**config.mk**
```make
export PLATFORM = sky130hd
export DESIGN_NAME = ctl_vote_decoder
export DESIGN_NICKNAME = d
export VERILOG_FILES = /design/src/rtl/cvd_pkg.sv /design/src/rtl/cvd_phase_track.sv /design/src/rtl/cvd_ctl_vote.sv /design/src/rtl/ctl_vote_decoder.sv
export SDC_FILE = /design/constraint.sdc
export NUM_CORES = 1
export LEC_CHECK = 0
export ABC_AREA = 1
export ABC_CLOCK_PERIOD_IN_PS = 3000
export CORE_MARGIN = 4
export CORE_UTILIZATION = 55
export CTS_BUF_LIST = sky130_fd_sc_hd__clkbuf_8 sky130_fd_sc_hd__clkbuf_16
export CTS_CLUSTER_SIZE = 10
export DETAILED_ROUTE_END_ITERATION = 8
export DONT_BUFFER_PORTS = 1
export PLACE_DENSITY = 0.74
export SYNTH_ARGS = -nofsm -noshare
export SYNTH_HDL_FRONTEND = slang
export SYNTH_SLANG_ARGS = --single-unit
```
**constraint.sdc**
```tcl
create_clock -name clk -period 3 [get_ports clk]
set_input_delay 0.6 -clock clk [delete_from_list [all_inputs] [get_ports clk]]
set_output_delay 0.6 -clock clk [all_outputs]
set_load 0.01 [all_outputs]
```
**src/rtl/cvd_pkg.sv**
```systemverilog
package cvd_pkg;
  localparam int INV_POS = 0;
  localparam int CHK_POS = 1;
  localparam logic [19:0] TW_TO_VID = 20'hFFC00;
  localparam logic [19:0] TW_TO_CTL = 20'h003FF;
endpackage

```
**src/rtl/cvd_phase_track.sv**
```systemverilog
module cvd_phase_track #(
  parameter int WORD_W = 20,
  parameter logic [WORD_W-1:0] TW_VID = '1,
  parameter logic [WORD_W-1:0] TW_CTL = '0
) (
  input  logic              clk,
  input  logic              rst,
  input  logic              valid_i,
  input  logic [WORD_W-1:0] word_i,
  output logic              is_trans_o,
  output logic              vid_phase_o
);
  logic hit_vid, hit_ctl;

  assign hit_vid    = valid_i && (word_i == TW_VID);
  assign hit_ctl    = valid_i && (word_i == TW_CTL);
  assign is_trans_o = hit_vid || hit_ctl;

  always_ff @(posedge clk) begin
    if (rst)          vid_phase_o <= 1'b0;
    else if (hit_vid) vid_phase_o <= 1'b1;
    else if (hit_ctl) vid_phase_o <= 1'b0;
  end

  // phase moves only after a transition word
  a_r6_phase_needs_tw: assert property (@(posedge clk) disable iff (rst)
    (vid_phase_o != $past(vid_phase_o)) |-> $past(is_trans_o));
  a_r6_vid_tw_sets: assert property (@(posedge clk) disable iff (rst)
    hit_vid |=> vid_phase_o);
endmodule

```
**src/rtl/cvd_ctl_vote.sv**
```systemverilog
module cvd_ctl_vote #(
  parameter int N_PROT  = 5,
  parameter int COPIES  = 3,
  parameter int N_PLAIN = 4,
  localparam int MAP_W  = N_PROT*COPIES + N_PLAIN,
  localparam int CTL_W  = N_PROT + N_PLAIN
) (
  input  logic [MAP_W-1:0] map_i,
  output logic [CTL_W-1:0] ctl_o
);
  for (genvar k = 0; k < N_PROT; k++) begin : g_prot
    logic [COPIES-1:0] grp;
    assign grp      = map_i[k*COPIES +: COPIES];
    assign ctl_o[k] = ($countones(grp) > (COPIES/2));
  end

  for (genvar j = 0; j < N_PLAIN; j++) begin : g_plain
    assign ctl_o[N_PROT+j] = map_i[N_PROT*COPIES + j];
  end
endmodule

```
**src/rtl/ctl_vote_decoder.sv**
```systemverilog
module ctl_vote_decoder
  import cvd_pkg::*;
#(
  parameter int VID_W   = 18,
  parameter int N_PROT  = 5,
  parameter int COPIES  = 3,
  parameter int N_PLAIN = 4,
  localparam int WORD_W = VID_W + 2,
  localparam int MAP_W  = WORD_W - 1,
  localparam int CTL_W  = N_PROT + N_PLAIN
) (
  input  logic              clk,
  input  logic              rst,
  input  logic [WORD_W-1:0] word_i,
  input  logic              valid_i,
  output logic [VID_W-1:0]  vid_o,
  output logic [CTL_W-1:0]  ctl_o,
  output logic              de_o,
  output logic              err_o
);
  logic             inv, chk_bad, is_trans;
  logic [VID_W-1:0] vid_pay;
  logic [MAP_W-1:0] map_pay;
  logic [CTL_W-1:0] ctl_dec;
  logic             take;

  assign inv     = word_i[INV_POS];
  assign chk_bad = (word_i[CHK_POS] == word_i[INV_POS]);
  assign vid_pay = word_i[WORD_W-1:2] ^ {VID_W{inv}};
  assign map_pay = word_i[WORD_W-1:1] ^ {MAP_W{inv}};
  assign take    = valid_i && !is_trans;

  cvd_phase_track #(
    .WORD_W(WORD_W), .TW_VID(TW_TO_VID), .TW_CTL(TW_TO_CTL)
  ) u_phase (
    .clk(clk), .rst(rst), .valid_i(valid_i), .word_i(word_i),
    .is_trans_o(is_trans), .vid_phase_o(de_o)
  );

  cvd_ctl_vote #(
    .N_PROT(N_PROT), .COPIES(COPIES), .N_PLAIN(N_PLAIN)
  ) u_vote (
    .map_i(map_pay), .ctl_o(ctl_dec)
  );

  always_ff @(posedge clk) begin
    if (rst) begin
      vid_o <= '0;
      ctl_o <= '0;
      err_o <= 1'b0;
    end else begin
      err_o <= 1'b0;
      if (take && de_o) begin
        if (chk_bad) err_o <= 1'b1;
        else         vid_o <= vid_pay;
      end else if (take && !de_o) begin
        ctl_o <= ctl_dec;
      end
    end
  end

  // unanimous copies of control bit 0 must reach the output
  logic grp0_same;
  assign grp0_same = (map_pay[0] == map_pay[1]) && (map_pay[1] == map_pay[2]);

  a_r3_unanimous_bit0: assert property (@(posedge clk) disable iff (rst)
    (take && !de_o && grp0_same) |=> (ctl_o[0] == $past(map_pay[0])));
  a_r7_ctl_hold_in_video: assert property (@(posedge clk) disable iff (rst)
    $past(de_o) |-> $stable(ctl_o));
  a_r8_vid_hold_in_ctl: assert property (@(posedge clk) disable iff (rst)
    !$past(de_o) |-> $stable(vid_o));
  a_r9_err_keeps_vid: assert property (@(posedge clk) disable iff (rst)
    err_o |-> ($stable(vid_o) && $past(de_o)));
  a_r10_idle_no_change: assert property (@(posedge clk) disable iff (rst)
    !valid_i |=> ($stable(vid_o) && $stable(ctl_o) && $stable(de_o) && !err_o));
endmodule

```
After elaboration in Yosys (flattened, before gate mapping)
Index checks and enable logic that the tools add are counted.

storage, ports and cells
  flip-flop bits (word level) = 29
  bits in latches = 0
  RAM bits = 0
  memory bits (read-only) = 0
  bits of input ports = 23
  word-level logic and storage cells = 41
  memories = 0

cells by class
  add/subtract/negate cells = 10
  $mul = 0
  div/mod/pow operators = 0
  magnitude comparators = 5
  eq/ne operators = 3
  shift operators = 0
  muxes and demuxes = 3
  bitwise logic cells = 4
  reductions and logical operators = 12

operators with widths
  operator              count
  $add 32x1->32         5
  $gt 32x2->1 const B   5
  $eq 20x10->1 const B  1
  $eq 20x20->1 const B  1
  $xor 19x19->19        1
  $xor 18x18->18        1
  $add 1x1->2           5
  $logic_and 1x1->1     5
  $reduce_and 2->1      2
  $mux 1                3
  $logic_not 1->1       2
  $not 1->1             2
  $reduce_bool 2->1     1
  $reduce_or 2->1       1
  $eq 1x1->1            1
  $logic_or 1x1->1      1

Logic depth before layout (Yosys ltp)
  depth in word-level cells = 8
  mapped depth = 14
  gate-level depth less buffers = 11

By module
A second synthesis with hierarchy kept.

unflattened totals
  cell total of the unflattened synthesis = 284
  area, all modules = 1756.7 sq um

by module, submodules not included
  module            instances  cells an instance  area each (sq um)
  ctl_vote_decoder  1          224                1433.9
  cvd_phase_track   1          36                 173.9
  cvd_ctl_vote      1          24                 148.9

Worst setup path after synthesis
No wires, ideal clock.

  kind = input to register
  start = in word_i[0]
  end = reg ctl_o[0]
  data arrival time = 2025 ps
  data required time = 2881 ps
  path slack = 855 ps
  stages = 8
  path through = buf_4 > buf_4 > inv_1 > ha_1 > ha_1 > a21o_1 > o21ai_0 > a21oi_1

between the ends
  word-level cells in the longest chain between the ends = 8

RTL lines
  element                                                RTL line                text
  start: declaration                                     ctl_vote_decoder.sv:14  input logic [WORD_W-1:0] word_i,
  branches (longest 8 deep; another with $add 32x1->32)  -
  end signal: assignment                                 ctl_vote_decoder.sv:57  ctl_o <= ctl_dec;
  end: declaration                                       ctl_vote_decoder.sv:17  output logic [CTL_W-1:0] ctl_o,

Parallel ways; which one is timed is not known.
A chain may end at the register's enable or synchronous reset.

Final worst setup path
  start = in word_i[0]
  end = reg vid_o[14]

between the ends
  word-level cells in the longest chain between the ends = 7

RTL lines
  element                                              RTL line                                      text
  $eq 20x20->1 / $eq 20x10->1 (equally long branches)  cvd_phase_track.sv:15, cvd_phase_track.sv:16
  $logic_and 1x1->1 (on tied branches)                 cvd_phase_track.sv:15, cvd_phase_track.sv:16
  $logic_or 1x1->1                                     cvd_phase_track.sv:17                         assign is_trans_o = hit_vid || hit_ctl;
  $logic_not 1->1                                      ctl_vote_decoder.sv:31                        assign take = valid_i && !is_trans;
  $logic_and 1x1->1                                    ctl_vote_decoder.sv:31
  $logic_and 1x1->1                                    ctl_vote_decoder.sv:53                        if (take && de_o) begin
  $reduce_and 2->1 (no line)                           -
  end signal: assignment                               ctl_vote_decoder.sv:55                        else vid_o <= vid_pay;
  end: declaration                                     ctl_vote_decoder.sv:16                        output logic [VID_W-1:0] vid_o,

Parallel ways exist; a longest one is shown, timed or not.

==> summary.md <==
| Metric | Value |
|---|---|
| Hold crit path type | in -> reg |
| Hold path start | rst |
| Area leader, netlist | dfxtp_1 |
| Mapped Area | 1730 um2 |
| YS warnings | 0 |
| Routed WL | 3.48 mm |
| Worst EP required | 3.18 ns |
| Critical path class | in -> reg |
| Clock sinks | 29 |
| Fin nets | 269 |
| Final setup viols | 0 |
| Status | finished, final reports clean |
| Clk Latency, worst-skew pair | 0.28 ns |
| Htree depth | 2 |
| Pleak | 0.906 nW |
| Clk root buf | clkbuf_8 |
| Synthesized flop and latch total | 29 |
| Share of cells above drive strength 1 | 10.5% |
| Number of synthesized flops with an enable pin | 0 |
| CP top delay family | simple AND/OR/NAND/NOR gates |
| Residual DRC | 0 |
| Worst Path Arrival | 1.76 ns |
| Rel. slew slack | 54.5% |
| Worst R2R Start | u_phase.vid_phase_o |
| Top post-synthesis cells by count | 45 x nand2_1, 42 x nor2_1, 41 x inv_1 |
| DIE WIDTH | 64.1 um |
| Final weighted congestion in routability-driven placement | 0.770 |
| Hold EP | u_phase.vid_phase_o |
| Unique masters post-synth | 32 |
| Crit-path max FO | 20 |
| FP Rows | 20 |
| Setup bufs post-CTS | 0 |
| Cts bufs inserted | 5 |
| Non-Filler Instances | 283 |
| Full die area | 4110 um2 |
| Core ar. | 3030 um2 |
| Final Power | 0.000865 W |
| Final worst path period share | 52.8% |
| I/O pin count | 52 |
| Sequential element share of the synthesized area | 33.5% |
| First-pass GRT wire length | 5.99 mm |
| Buffers from clock root to sink, at most | 2 |
| Largest net degree at the start of global routing | 28 |
| CP cell instances | inv_1 > ha_1 > nand3_1 > nor2_2 > nand3_2 > nand4_2 > nor2_4 > nand2_1 > nand2_1 > nor2_1 |
| N_diodes | 0 |
| Routed vias/inst | 4.76 |
| Synth Flop Type | dfxtp_1 |
| Hold path depth | 1 |
| Post-Syn Area per Cell | 7.25 um2 |
| Startpoint Class | input port |
| Die Y | 64.1 um |
| Post-Syn Instances | 239 |
| GRT Resource Usage Total | 19.2% |
| Crit path capture type | flip-flop |
| Vias | 1346 |
| Initial Utilization | 57.2% |
| Synth top area cells | dfxtp_1 34%, nand2_1 9.7%, nor2_1 9.1% |
| Synth-to-layout area growth | 4.55% |
| Gates resized, CTS repair | 0 |
| Util after Layout | 59.8% |
| Peak VDD IR | 0.230 mV |
| Clock transition at the registers of the reported paths | 0.06 ns |
| Worst R2R End | vid_o[14] |
| GRT overflow | 0 |
| Worst Tran Pin Value | 0.678 ns |
| Detail Route Antenna Nets | 0 |
| Antenna violations before repair | 0 |
| CP peak stage delay | 0.30 ns |
| Hold Violations, Final | 0 |
| Share of the synthesized area in the top cell type | 33.5% |
| Avg WL per Cell | 12.3 um |
| PwrDens | 477 nW/um2 |
| Top-count cell post-synth | nand2_1 |
| Reg2reg setup slack | 1.76 ns |
| Crit path max-delay cell type | nor2_4 |
| Final setup TNS | 0 ns |
| Most frequent CP cell | nand2_1 |
| Fill cells | 275 |
| CP Buf/Inv Count | 1 |
| TritonRoute pass-1 iters | 4 |
| Period minus WS final | 1.58 ns |
| Clock Skew | 0.00470 ns |
| Half-perimeter wire length after detailed placement | 2.67 mm |
| Syn nets | 270 |
| Port buffer count | 0 |
| CTS Hold Bufs | 0 |
| Worst Reg-to-Reg Cells | 5 |
| Maximum clock frequency | 0.632 GHz |
| Asr flop ratio synth | 0% |
| CTS tree | built |
| Unrepaired setup endpoints after global routing | no |
| Number of global-route vias before repair | 1321 |
| Dpl cells | 275 |
| Initial DRC Count | 57 |
| Slew Viols, Final | 0 |
| MaxCap Viol Count | 0 |
final cells by class:
class	instances	area, um2	area share, %
clock buffers	7	96.3	5.32
clock inverters	1	5.00	0.276
inverters	42	158	8.70
multi-input cells	160	917	50.6
flip-flops and latches	29	581	32.0
well taps	44	55.1	3.04
per-layer routing:
metal	GRT usage [%]	part of all wire, %
met5	0	0
met1	21.3	42
met2	29.5	44
met4	8.97	2.4
met3	10.7	11
placed cells by master (no fill, tap or decap):
master and instances:
nor3_2 1, clkinv_2 1, clkbuf_8 7, nand2_4 1
a21boi_0 1, nand4_1 1, nand4_2 1, nor2_4 2
ha_1 8, o21bai_1 1, xnor2_1 4, inv_1 41
nand3_4 1, nand3_2 2, or2_2 1, or2_4 1
o22ai_1 1, clkinv_1 1, nand2_1 45, xor2_1 14
nand2_2 2, o21ai_0 9, a21oi_1 10, a21o_1 3
nor2_1 42, nor3_1 1, dfxtp_1 29, nand3_1 3
nand4_4 1, nor2_2 4
logic make-up (layout without fill, tap and decap cells):
logic type	count (synthesis)	count (layout)	synth area share (%)
XOR/XNOR	18	18	9.10
AO/OA/AOI/OAI	25	25	8.01
AND/OR/NAND/NOR	109	109	30.0
flip-flops	29	29	33.5
buffers and inverters	50	50	13.6
adder cells (fa/ha/maj)	8	8	5.78
where the power goes:
| group | switching [W] | internal [W] | total, W |
|---|---|---|---|
| Clock | 0.000151 | 0.000207 | 0.000358 |
| Combinational | 0.0000569 | 0.0000419 | 0.0000988 |
| Sequential | 0.0000119 | 0.000396 | 0.000408 |
| Total | 0.000220 | 0.000645 | 0.000865 |
state kept, by name, summed over array words and instances (netlist names):
| signal | cells |
|---|---|
| u_phase.vid_phase_o | 1 |
| ctl_o | 9 |
| err_o | 1 |
| vid_o | 18 |
per-stage QoR:
step	setup slack, ns	hold slack (ns)	cell area, um2
final	1.42	0.373	1810
after global routing	1.26	0.361	1810
after detailed placement	1.13	0.487	1710
after global placement	1.18	0.484	1710
after CTS	1.43	0.369	1810
after floorplan	0.855	0.468	1730
how the worst max path moves through the flow:
stage,from,end,slack [ns],cells after the start
floorplan,word_i[0],ctl_o[0],0.86,8
global placement,word_i[0],ctl_o[0],1.18,6
detailed placement,word_i[0],vid_o[14],1.13,10
CTS,word_i[0],vid_o[10],1.43,10
global route,word_i[0],vid_o[4],1.26,10
finish,word_i[0],vid_o[14],1.42,10
(Power assumes the default switching activity.)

* [EXERCISE OBJECTIVE] Copy out, from the records above, every line that holds the string "placement".

* [RESPONSE TO THE EXERCISE]
| Final weighted congestion in routability-driven placement | 0.770 |
| Half-perimeter wire length after detailed placement | 2.67 mm |
after detailed placement	1.13	0.487	1710
after global placement	1.18	0.484	1710
global placement,word_i[0],ctl_o[0],1.18,6
detailed placement,word_i[0],vid_o[14],1.13,10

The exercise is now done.